===== src/rtl/core/rhwf_pkg.sv =====
// Shared types, codes and constants of the right-hand wall follower.
`timescale 1ns / 1ps
`default_nettype none

package rhwf_pkg;

   localparam int POS_W         = 6;
   localparam int MAX_SIDE      = 64;
   localparam int DEF_GRID_COLS = 64;
   localparam int DEF_GRID_ROWS = 64;
   localparam int CSR_ADDR_W    = 3;
   localparam int CSR_DATA_W    = 6;
   localparam int MARK_W        = 4;

   localparam logic OP_STEP    = 1'b0;
   localparam logic OP_RESTART = 1'b1;

   localparam logic [CSR_ADDR_W-1:0] CSR_START_COL = 3'd0;
   localparam logic [CSR_ADDR_W-1:0] CSR_START_ROW = 3'd1;
   localparam logic [CSR_ADDR_W-1:0] CSR_START_DIR = 3'd2;
   localparam logic [CSR_ADDR_W-1:0] CSR_GOAL_COL  = 3'd3;
   localparam logic [CSR_ADDR_W-1:0] CSR_GOAL_ROW  = 3'd4;

   typedef enum logic [1:0] {
      ST_RUN  = 2'd0,
      ST_GOAL = 2'd1,
      ST_LOOP = 2'd2,
      ST_OFF  = 2'd3
   } status_type;

   typedef struct packed {
      logic [POS_W-1:0] start_col;
      logic [POS_W-1:0] start_row;
      logic [1:0]       start_dir;
      logic [POS_W-1:0] goal_col;
      logic [POS_W-1:0] goal_row;
   } cfg_type;

   typedef struct packed {
      logic [POS_W-1:0] col;
      logic [POS_W-1:0] row;
      logic [1:0]       heading;
      logic             turned_last;
      status_type       status;
   } walker_type;

   typedef struct packed {
      logic              restart;
      logic              moved;
      logic              mark_we;
      logic [MARK_W-1:0] mark_wdata;
   } step_ctl_type;

   localparam cfg_type CFG_RESET = '{
      start_col: 6'd0,
      start_row: 6'd0,
      start_dir: 2'd0,
      goal_col:  6'd63,
      goal_row:  6'd63
   };

endpackage

`default_nettype wire


===== src/rtl/core/rhwf_step.sv =====
// Next-state logic of one walker item: restart, off-grid, loop and goal checks, right-hand rule.
`timescale 1ns / 1ps
`default_nettype none

module rhwf_step
   import rhwf_pkg::*;
#(
   parameter int GRID_COLS = DEF_GRID_COLS,
   parameter int GRID_ROWS = DEF_GRID_ROWS
) (
   input  wire logic              opcode,
   input  wire logic [3:0]        open_dirs,
   input  wire cfg_type           cfg,
   input  wire walker_type        cur,
   input  wire logic [MARK_W-1:0] cur_mark,
   output walker_type             nxt,
   output step_ctl_type           ctl
);

   localparam int ColLim = (GRID_COLS < MAX_SIDE) ? GRID_COLS : MAX_SIDE;
   localparam int RowLim = (GRID_ROWS < MAX_SIDE) ? GRID_ROWS : MAX_SIDE;

   logic              cur_inside;
   logic              fwd_ok;
   logic [POS_W-1:0]  fwd_col;
   logic [POS_W-1:0]  fwd_row;
   logic [1:0]        right_dir;
   logic [1:0]        left_dir;
   logic [MARK_W-1:0] head_bit;

   assign cur_inside = ({1'b0, cur.col} < 7'(ColLim)) && ({1'b0, cur.row} < 7'(RowLim));
   assign right_dir  = cur.heading + 2'd1;
   assign left_dir   = cur.heading - 2'd1;
   assign head_bit   = MARK_W'(1) << cur.heading;

   always_comb begin
      fwd_col = cur.col;
      fwd_row = cur.row;
      fwd_ok  = 1'b0;
      case (cur.heading)
         2'd0: begin
            fwd_row = cur.row - 6'd1;
            fwd_ok  = (cur.row != '0);
         end
         2'd1: begin
            fwd_col = cur.col + 6'd1;
            fwd_ok  = (({1'b0, cur.col} + 7'd1) < 7'(ColLim));
         end
         2'd2: begin
            fwd_row = cur.row + 6'd1;
            fwd_ok  = (({1'b0, cur.row} + 7'd1) < 7'(RowLim));
         end
         default: begin
            fwd_col = cur.col - 6'd1;
            fwd_ok  = (cur.col != '0);
         end
      endcase
   end

   always_comb begin
      nxt            = cur;
      ctl.restart    = 1'b0;
      ctl.moved      = 1'b0;
      ctl.mark_we    = 1'b0;
      ctl.mark_wdata = cur_mark;
      if (opcode == OP_RESTART) begin
         nxt.col         = cfg.start_col;
         nxt.row         = cfg.start_row;
         nxt.heading     = cfg.start_dir;
         nxt.turned_last = 1'b0;
         nxt.status      = ST_RUN;
         ctl.restart     = 1'b1;
      end else if (cur.status == ST_RUN) begin
         if (!cur_inside) begin
            nxt.status = ST_OFF;
         end else if ((cur_mark & head_bit) != '0) begin
            nxt.status = ST_LOOP;
         end else if ((cur.col == cfg.goal_col) && (cur.row == cfg.goal_row)) begin
            nxt.status = ST_GOAL;
         end else if (cur.turned_last) begin
            nxt.turned_last = 1'b0;
            if (fwd_ok) begin
               nxt.col   = fwd_col;
               nxt.row   = fwd_row;
               ctl.moved = 1'b1;
            end else begin
               nxt.status = ST_OFF;
            end
         end else if (open_dirs[right_dir]) begin
            nxt.heading     = right_dir;
            nxt.turned_last = 1'b1;
         end else if (!open_dirs[cur.heading]) begin
            nxt.heading    = left_dir;
            ctl.mark_we    = 1'b1;
            ctl.mark_wdata = cur_mark | head_bit;
         end else begin
            ctl.mark_we    = 1'b1;
            ctl.mark_wdata = cur_mark | head_bit;
            if (fwd_ok) begin
               nxt.col   = fwd_col;
               nxt.row   = fwd_row;
               ctl.moved = 1'b1;
            end else begin
               nxt.status = ST_OFF;
            end
         end
      end
   end

endmodule

`default_nettype wire

===== config.mk =====
export PLATFORM = sky130hd
export DESIGN_NAME = rhwf_step
export DESIGN_NICKNAME = d
export VERILOG_FILES = /design/src/rtl/core/rhwf_pkg.sv /design/src/rtl/core/rhwf_step.sv
export SDC_FILE = /design/constraint.sdc
export NUM_CORES = 1
export LEC_CHECK = 0
export ABC_AREA = 1
export BUFFER_PORTS_ARGS = -buffer_cell sky130_fd_sc_hd__buf_2
export CORE_MARGIN = 4
export CORE_UTILIZATION = 40
export DETAILED_ROUTE_END_ITERATION = 7
export PLACE_DENSITY = 0.71
export SLEW_MARGIN = 0
export SYNTH_ARGS = -nofsm -noshare
export SYNTH_HDL_FRONTEND = slang
export SYNTH_SLANG_ARGS = --single-unit

===== constraint.sdc =====
create_clock -name vclk -period 4
set_input_delay 0.4 -clock vclk [all_inputs]
set_output_delay 0.4 -clock vclk [all_outputs]
set_load 0.02 [all_outputs]

== Word-level counts from Yosys, hierarchy flattened ==
Index checks and enable logic that the tools add are counted.
Storage, ports and cells
  flip-flop bits (word level): 0
  bits in latches: 0
  bits in writable memories: 0
  memory bits (read-only): 0
  output and inout bits: 24
  logic and storage cells: 61
  memories: 0
Operators by class
  add/sub/neg operators: 8
  multiply operators: 0
  div/mod/pow operators: 0
  $lt $le $gt $ge: 4
  eq/ne operators: 4
  shift-type cells: 1
  multiplexer cells: 35
  bitwise logic cells: 2
  reductions and logical operators: 7
Operators by type and width (count)
  $mux 12: 4
  $mux 17: 2
  $mux 15: 2
  $mux 6: 5
  $pmux 6 s2: 2
  $mux 2: 8
  $add 6x1->7 const B: 2
  $lt 7x7->1 const B: 2
  $add 6x1->6 const B: 2
  $eq 6x6->1: 2
  $reduce_bool 6->1: 2
  $sub 6x1->6 const B: 2
  $mux 1: 7
  $lt 2x3->1 const B: 2
  $mux 5: 1
  $and 4x4->4: 1
  $bmux 1 s2: 2
  $logic_not 2->1: 2
  $or 4x4->4: 1
  $reduce_bool 4->1: 1
  $shl 1x2->4 const A: 1
  $mux 3: 1
  $pmux 1 s3: 1
  $add 2x1->2 const B: 1
  other kinds (5): 5

== Logic depth before layout (Yosys ltp) ==
Gate-level depths: netlist (run 1).
  word-level depth: 11
  depth in mapped cells: 15
  mapped depth without buffers: 15

== Least setup slack after synthesis (run 1) ==
No wires, ideal clock.
  path type: input -> output
  from: input cur[4] (netlist bit)
  to: output nxt[14] (netlist bit)
  arrival: 2.014 ns
  slack: 1.586 ns
  cell stages on the path: 10
  buffers on the path: 0
  path through: inv_1 -> ha_1 -> inv_1 -> ha_1 -> a21o_1 -> a31oi_1 -> xor2_1 -> nand2_1 -> nand2_1 -> o21ai_1
RTL lines
  from (decl): line rhwf_step.sv:14  | input wire walker_type cur,
  to (decl): line rhwf_step.sv:16  | output walker_type nxt,

==> results of run 1 <==
-- placed cells by master (no fill, tap or decap), types with 5 or more instances in the layout --
cell type | Yosys | layout
a21oi_1 | 5 | 5
nand3_1 | 34 | 34
nand2_2 | 7 | 7
nand2_1 | 109 | 109
inv_2 | 7 | 7
buf_2 | 1 | 76
o21bai_1 | 5 | 5
inv_1 | 42 | 42
nand3_2 | 6 | 6
ha_1 | 12 | 12
nor2_1 | 19 | 19
xnor2_1 | 9 | 9
-- layer usage --
layer  up-vias  GRT usage (%)  share of wire (%)
li1       1052              -                  -
met1       789           25.7                 47
met2        71           31.8                 44
met3         8           1.58                6.9
met4         0           3.62                1.6
met5         -              0                  0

◆ **WHAT YOU SHOULD DO**
Say how many of the lines above include the string "level", and give no other words.

◆ **TASK RESPONSE**
4